Your instructions: Using the records below, find how many lines hold the word "gates" and reply with only that number.

[Collected data]

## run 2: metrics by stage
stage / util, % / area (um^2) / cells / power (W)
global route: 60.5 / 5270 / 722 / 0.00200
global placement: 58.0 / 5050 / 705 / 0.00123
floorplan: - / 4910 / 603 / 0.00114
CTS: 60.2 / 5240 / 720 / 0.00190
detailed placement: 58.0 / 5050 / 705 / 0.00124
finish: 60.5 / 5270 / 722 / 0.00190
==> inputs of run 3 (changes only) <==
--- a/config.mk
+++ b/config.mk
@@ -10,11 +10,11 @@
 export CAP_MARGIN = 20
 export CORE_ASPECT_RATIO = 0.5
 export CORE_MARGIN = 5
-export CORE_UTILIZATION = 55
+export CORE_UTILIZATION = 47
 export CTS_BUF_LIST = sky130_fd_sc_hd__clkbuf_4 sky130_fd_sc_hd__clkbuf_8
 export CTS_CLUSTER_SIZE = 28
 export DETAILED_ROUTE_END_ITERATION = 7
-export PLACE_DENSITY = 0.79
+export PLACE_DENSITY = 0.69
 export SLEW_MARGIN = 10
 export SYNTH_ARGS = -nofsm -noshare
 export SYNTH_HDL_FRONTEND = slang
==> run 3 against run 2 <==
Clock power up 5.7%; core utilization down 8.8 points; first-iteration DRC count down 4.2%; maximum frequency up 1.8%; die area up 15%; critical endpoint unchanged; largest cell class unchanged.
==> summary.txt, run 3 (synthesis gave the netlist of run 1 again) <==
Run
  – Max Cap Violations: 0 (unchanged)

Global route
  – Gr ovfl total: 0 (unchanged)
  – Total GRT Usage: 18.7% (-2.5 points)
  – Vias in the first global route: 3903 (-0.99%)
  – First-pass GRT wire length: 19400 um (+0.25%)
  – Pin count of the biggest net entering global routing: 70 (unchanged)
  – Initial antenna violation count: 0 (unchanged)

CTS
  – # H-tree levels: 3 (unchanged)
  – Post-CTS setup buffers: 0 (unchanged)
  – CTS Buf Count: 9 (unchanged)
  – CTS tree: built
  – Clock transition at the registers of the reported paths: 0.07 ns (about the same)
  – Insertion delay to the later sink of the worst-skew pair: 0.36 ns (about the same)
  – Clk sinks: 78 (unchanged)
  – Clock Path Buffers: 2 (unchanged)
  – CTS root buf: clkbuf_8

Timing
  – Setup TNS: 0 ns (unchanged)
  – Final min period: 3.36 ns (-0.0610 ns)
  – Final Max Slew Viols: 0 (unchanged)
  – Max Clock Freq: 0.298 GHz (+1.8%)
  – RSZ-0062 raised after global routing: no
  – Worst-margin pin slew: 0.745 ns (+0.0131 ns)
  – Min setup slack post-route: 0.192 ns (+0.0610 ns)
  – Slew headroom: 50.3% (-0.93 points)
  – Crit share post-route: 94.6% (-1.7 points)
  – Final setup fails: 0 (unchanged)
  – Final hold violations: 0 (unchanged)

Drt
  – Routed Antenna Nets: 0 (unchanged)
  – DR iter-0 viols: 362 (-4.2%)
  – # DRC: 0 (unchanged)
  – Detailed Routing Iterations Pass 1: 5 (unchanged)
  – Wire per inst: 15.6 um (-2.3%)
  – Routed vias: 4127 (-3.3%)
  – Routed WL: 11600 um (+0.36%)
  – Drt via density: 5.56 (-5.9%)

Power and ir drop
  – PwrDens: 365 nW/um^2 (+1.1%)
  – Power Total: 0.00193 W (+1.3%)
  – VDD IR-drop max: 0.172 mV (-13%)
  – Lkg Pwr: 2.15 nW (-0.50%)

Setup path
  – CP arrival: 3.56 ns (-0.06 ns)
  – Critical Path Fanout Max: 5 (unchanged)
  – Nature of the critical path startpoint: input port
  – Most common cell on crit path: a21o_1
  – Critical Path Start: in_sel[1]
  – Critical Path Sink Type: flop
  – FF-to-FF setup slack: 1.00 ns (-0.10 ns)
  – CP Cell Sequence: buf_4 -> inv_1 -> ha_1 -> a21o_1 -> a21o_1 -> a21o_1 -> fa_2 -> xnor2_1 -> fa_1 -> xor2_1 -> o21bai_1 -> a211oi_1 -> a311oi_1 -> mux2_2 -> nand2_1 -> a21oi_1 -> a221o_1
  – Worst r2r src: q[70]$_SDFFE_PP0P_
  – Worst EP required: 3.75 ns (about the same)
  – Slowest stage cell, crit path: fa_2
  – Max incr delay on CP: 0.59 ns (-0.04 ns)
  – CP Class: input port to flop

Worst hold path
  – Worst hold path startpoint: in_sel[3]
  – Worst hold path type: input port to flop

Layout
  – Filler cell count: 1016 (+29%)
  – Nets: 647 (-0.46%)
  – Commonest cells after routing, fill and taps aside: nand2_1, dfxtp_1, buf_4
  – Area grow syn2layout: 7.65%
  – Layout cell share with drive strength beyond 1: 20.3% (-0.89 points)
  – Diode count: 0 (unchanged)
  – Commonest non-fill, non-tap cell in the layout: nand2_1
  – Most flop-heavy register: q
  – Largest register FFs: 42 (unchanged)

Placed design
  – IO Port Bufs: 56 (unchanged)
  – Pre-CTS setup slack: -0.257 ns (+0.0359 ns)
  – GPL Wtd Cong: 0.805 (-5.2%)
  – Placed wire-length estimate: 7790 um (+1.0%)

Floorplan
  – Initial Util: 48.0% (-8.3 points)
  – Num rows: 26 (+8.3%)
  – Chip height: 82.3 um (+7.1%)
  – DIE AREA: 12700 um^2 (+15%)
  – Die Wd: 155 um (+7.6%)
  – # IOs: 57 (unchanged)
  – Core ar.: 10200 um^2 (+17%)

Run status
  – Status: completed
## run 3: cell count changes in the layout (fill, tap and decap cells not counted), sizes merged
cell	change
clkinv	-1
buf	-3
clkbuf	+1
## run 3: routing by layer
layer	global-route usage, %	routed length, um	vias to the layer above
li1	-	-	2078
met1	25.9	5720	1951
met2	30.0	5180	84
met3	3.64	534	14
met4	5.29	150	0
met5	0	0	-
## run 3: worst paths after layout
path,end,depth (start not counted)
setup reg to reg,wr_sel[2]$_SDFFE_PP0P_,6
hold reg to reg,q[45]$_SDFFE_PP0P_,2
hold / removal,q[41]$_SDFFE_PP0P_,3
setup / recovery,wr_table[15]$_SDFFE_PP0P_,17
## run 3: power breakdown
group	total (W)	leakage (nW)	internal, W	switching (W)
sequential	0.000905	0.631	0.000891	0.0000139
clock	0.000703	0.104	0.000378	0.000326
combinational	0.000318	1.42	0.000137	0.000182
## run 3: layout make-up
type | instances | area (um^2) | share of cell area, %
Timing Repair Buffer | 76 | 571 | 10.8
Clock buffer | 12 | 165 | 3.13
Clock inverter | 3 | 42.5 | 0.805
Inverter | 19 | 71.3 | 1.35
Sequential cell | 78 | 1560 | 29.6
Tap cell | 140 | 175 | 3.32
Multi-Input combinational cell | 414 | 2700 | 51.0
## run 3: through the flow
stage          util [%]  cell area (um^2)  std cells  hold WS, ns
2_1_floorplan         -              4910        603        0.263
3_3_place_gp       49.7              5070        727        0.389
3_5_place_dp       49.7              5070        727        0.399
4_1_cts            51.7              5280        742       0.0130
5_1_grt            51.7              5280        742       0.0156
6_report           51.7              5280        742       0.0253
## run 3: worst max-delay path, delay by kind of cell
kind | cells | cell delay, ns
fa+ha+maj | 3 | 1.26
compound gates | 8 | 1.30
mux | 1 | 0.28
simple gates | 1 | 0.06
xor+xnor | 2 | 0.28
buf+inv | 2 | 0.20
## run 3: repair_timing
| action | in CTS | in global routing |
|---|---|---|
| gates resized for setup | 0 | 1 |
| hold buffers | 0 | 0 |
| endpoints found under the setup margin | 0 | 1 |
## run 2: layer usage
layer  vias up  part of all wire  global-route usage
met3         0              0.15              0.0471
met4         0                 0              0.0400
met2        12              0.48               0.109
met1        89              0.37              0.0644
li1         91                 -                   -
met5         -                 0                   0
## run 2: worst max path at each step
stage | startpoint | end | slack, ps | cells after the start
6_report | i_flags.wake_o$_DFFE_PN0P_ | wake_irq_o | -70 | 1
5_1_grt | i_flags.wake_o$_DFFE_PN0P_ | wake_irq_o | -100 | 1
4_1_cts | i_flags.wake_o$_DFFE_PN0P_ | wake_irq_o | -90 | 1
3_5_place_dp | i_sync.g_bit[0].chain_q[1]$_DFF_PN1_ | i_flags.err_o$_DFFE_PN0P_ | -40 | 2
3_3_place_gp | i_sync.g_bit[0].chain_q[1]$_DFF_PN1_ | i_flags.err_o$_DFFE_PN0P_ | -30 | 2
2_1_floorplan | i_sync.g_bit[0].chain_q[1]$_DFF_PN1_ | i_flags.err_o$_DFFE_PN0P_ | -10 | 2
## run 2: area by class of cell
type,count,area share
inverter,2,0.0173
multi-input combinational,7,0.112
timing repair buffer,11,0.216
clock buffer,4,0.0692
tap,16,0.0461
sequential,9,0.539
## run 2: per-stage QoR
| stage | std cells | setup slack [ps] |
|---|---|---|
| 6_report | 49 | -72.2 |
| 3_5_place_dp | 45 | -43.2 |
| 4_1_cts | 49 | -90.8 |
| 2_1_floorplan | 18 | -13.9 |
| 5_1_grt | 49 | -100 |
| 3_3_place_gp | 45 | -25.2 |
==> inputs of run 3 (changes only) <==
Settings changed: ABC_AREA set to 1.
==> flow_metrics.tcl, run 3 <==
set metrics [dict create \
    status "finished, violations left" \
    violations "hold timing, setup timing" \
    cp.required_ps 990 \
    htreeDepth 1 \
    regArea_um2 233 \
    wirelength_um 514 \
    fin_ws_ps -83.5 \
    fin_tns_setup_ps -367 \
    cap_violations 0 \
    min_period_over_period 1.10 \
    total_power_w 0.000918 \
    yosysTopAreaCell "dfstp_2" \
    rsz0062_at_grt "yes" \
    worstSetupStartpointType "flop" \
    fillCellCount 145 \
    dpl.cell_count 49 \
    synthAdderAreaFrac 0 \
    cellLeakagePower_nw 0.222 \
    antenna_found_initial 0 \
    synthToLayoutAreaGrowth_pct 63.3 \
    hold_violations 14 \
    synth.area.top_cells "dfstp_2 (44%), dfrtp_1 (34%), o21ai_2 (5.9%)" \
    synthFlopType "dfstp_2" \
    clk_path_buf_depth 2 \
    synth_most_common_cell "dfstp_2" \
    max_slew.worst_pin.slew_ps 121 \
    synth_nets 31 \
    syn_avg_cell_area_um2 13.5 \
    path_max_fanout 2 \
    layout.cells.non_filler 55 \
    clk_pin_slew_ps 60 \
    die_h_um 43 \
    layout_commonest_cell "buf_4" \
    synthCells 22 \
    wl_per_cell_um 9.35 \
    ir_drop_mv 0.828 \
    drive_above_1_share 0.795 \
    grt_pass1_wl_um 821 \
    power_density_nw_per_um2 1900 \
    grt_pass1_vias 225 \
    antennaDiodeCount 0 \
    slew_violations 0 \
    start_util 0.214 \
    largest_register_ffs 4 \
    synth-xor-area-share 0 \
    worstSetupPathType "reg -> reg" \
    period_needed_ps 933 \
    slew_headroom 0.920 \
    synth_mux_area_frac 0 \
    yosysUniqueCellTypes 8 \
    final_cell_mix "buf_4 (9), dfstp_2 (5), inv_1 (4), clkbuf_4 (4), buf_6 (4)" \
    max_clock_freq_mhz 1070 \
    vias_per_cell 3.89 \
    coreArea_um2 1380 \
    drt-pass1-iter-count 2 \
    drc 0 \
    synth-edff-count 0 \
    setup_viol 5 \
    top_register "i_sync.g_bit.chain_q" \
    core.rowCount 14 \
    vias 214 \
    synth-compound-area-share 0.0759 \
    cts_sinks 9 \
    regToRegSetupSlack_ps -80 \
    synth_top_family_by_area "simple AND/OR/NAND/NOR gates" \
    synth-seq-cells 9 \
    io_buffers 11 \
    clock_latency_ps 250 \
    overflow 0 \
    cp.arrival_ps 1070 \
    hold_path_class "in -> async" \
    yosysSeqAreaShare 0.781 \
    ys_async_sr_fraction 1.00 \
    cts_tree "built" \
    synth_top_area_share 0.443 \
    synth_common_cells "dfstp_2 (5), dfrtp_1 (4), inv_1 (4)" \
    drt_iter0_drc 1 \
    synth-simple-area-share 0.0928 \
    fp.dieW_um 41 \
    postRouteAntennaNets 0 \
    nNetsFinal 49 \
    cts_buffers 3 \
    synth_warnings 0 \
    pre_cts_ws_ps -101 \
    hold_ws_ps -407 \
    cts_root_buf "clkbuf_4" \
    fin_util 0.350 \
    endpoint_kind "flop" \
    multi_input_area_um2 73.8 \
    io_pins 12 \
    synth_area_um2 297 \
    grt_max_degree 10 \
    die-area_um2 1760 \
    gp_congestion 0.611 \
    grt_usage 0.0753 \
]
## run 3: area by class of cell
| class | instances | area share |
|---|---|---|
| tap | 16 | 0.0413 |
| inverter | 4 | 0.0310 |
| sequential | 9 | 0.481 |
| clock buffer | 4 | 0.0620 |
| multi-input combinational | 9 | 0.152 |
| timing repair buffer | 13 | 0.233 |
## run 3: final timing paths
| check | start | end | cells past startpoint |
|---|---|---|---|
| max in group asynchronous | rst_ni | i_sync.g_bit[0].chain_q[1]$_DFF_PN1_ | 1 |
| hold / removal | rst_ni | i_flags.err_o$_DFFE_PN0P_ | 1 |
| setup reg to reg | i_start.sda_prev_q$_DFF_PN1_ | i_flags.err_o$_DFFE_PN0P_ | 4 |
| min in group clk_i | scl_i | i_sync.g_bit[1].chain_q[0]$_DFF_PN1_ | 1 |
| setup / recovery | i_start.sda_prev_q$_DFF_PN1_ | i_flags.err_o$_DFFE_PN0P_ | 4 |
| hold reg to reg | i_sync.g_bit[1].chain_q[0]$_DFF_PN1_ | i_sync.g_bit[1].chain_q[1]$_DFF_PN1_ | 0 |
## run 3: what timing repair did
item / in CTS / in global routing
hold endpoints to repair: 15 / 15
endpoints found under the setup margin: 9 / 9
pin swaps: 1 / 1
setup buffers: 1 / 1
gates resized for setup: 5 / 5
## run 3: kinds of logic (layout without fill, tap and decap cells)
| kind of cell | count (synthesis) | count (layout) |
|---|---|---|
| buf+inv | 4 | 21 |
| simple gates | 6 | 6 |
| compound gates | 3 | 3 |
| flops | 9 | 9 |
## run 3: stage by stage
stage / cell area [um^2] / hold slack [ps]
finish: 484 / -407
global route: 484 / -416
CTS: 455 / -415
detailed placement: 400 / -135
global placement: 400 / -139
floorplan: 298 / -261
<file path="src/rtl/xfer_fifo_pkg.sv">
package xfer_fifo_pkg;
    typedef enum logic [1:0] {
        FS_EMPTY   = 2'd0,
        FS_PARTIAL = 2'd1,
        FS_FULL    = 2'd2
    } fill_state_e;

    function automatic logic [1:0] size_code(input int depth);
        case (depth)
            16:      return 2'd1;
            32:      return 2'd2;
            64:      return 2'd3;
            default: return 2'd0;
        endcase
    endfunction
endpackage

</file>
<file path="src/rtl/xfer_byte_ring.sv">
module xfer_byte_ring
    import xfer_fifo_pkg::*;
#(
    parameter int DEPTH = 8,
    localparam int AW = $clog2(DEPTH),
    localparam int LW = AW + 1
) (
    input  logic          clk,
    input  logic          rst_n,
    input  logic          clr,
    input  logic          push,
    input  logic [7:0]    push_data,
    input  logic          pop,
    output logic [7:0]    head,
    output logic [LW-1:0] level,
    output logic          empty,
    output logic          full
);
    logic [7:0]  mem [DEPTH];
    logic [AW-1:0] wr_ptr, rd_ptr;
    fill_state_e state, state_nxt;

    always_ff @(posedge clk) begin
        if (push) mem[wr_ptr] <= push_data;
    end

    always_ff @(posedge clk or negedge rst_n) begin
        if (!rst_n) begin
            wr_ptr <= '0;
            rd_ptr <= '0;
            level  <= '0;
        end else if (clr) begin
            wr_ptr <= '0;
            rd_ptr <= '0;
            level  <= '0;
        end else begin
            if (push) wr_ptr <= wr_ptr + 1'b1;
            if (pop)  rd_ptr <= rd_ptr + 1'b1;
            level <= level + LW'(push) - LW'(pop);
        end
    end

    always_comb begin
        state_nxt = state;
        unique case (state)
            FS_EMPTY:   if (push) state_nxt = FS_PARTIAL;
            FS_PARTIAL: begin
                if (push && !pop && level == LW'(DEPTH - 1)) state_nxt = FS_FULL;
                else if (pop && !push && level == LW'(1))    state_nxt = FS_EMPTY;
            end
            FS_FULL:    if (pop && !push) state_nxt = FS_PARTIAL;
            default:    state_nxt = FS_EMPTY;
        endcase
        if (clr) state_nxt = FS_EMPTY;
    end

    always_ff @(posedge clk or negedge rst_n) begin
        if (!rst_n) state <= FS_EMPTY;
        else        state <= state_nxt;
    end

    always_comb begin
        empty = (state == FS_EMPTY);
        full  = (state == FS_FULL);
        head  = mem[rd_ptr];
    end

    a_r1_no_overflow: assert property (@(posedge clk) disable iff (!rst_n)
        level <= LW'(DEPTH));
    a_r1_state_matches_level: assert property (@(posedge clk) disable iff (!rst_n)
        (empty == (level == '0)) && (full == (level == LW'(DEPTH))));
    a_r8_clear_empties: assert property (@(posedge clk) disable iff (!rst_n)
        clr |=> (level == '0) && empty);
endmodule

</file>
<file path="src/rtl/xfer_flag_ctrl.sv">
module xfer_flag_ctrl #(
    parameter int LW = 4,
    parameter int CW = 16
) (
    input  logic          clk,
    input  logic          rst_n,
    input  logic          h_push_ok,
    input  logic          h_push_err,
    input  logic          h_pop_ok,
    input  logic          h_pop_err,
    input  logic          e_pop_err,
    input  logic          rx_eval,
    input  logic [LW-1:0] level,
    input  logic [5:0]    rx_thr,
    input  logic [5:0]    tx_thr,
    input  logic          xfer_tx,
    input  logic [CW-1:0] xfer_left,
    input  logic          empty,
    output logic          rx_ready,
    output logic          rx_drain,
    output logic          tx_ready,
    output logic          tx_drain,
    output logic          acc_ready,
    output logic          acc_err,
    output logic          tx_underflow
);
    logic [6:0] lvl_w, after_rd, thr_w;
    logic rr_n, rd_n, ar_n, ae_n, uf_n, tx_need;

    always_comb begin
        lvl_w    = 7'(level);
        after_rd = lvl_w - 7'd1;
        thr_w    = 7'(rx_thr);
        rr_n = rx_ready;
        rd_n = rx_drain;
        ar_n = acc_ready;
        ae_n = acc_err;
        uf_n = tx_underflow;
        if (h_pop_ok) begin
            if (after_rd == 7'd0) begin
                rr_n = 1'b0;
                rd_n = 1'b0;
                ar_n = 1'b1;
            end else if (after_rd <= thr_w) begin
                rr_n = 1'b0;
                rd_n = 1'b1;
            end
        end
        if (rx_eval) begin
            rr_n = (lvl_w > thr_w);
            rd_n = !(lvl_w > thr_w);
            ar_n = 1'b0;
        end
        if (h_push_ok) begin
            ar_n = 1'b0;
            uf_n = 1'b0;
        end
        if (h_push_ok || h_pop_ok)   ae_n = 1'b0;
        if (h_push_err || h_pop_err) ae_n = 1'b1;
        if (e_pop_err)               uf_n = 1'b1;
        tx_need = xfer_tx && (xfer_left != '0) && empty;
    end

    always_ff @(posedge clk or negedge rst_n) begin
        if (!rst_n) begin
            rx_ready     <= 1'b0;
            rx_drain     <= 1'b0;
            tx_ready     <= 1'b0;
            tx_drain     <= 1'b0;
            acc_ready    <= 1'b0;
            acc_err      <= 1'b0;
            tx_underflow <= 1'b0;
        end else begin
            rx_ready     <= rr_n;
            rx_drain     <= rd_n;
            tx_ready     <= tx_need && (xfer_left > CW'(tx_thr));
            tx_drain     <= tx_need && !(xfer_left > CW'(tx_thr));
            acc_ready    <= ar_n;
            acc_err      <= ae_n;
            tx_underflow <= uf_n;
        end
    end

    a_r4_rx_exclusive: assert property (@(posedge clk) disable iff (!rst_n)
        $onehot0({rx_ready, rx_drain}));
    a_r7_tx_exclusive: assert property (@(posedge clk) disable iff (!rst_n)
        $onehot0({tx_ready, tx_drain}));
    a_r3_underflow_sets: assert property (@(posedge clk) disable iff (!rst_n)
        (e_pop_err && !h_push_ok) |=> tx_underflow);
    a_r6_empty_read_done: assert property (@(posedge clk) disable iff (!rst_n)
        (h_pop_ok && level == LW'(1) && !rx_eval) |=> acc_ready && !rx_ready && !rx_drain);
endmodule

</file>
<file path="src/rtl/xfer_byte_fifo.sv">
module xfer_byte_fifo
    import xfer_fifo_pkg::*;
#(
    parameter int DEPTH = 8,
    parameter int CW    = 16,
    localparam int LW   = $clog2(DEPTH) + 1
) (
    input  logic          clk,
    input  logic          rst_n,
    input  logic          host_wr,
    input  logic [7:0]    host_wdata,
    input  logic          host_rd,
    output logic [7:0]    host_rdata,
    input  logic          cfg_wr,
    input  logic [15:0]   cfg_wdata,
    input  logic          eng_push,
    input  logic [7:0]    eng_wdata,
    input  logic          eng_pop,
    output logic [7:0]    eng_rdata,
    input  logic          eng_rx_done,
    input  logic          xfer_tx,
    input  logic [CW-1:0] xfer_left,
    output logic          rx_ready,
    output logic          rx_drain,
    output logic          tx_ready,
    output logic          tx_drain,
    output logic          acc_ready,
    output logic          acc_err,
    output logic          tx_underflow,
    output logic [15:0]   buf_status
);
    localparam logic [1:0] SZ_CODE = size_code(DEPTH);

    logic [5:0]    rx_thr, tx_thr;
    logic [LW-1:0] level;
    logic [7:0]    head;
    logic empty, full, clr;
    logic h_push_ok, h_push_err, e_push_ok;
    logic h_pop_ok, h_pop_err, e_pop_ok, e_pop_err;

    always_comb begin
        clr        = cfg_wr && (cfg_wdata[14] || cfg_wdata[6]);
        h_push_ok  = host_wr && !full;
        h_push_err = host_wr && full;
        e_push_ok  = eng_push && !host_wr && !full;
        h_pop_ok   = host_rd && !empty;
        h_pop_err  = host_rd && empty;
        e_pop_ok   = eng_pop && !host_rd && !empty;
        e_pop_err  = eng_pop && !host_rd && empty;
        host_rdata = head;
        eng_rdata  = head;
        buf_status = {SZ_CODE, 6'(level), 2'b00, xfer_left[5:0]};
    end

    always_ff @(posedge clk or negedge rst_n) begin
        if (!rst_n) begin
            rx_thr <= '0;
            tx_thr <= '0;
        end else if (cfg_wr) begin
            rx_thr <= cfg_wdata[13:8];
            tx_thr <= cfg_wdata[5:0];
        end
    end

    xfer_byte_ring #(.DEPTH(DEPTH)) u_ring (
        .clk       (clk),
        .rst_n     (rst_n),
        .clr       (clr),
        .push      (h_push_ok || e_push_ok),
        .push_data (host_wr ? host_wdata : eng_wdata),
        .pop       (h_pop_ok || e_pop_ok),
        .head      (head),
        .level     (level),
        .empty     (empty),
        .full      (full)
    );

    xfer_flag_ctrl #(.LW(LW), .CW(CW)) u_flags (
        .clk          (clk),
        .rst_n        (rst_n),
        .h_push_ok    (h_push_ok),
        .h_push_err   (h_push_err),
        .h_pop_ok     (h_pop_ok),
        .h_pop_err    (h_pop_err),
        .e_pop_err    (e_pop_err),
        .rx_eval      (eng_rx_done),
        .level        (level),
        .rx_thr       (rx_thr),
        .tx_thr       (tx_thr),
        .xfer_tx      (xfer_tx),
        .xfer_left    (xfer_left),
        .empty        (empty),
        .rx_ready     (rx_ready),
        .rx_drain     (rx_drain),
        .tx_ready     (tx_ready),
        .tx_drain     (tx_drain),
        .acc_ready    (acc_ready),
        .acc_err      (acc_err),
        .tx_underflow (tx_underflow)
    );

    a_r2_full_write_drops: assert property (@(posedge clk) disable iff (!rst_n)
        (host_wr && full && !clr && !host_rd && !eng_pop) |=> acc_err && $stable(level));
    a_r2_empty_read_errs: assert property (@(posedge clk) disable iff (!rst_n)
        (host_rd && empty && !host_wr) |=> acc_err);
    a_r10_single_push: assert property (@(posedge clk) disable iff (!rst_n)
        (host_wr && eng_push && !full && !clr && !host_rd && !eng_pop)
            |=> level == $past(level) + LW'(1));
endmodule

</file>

Finished exercise: 7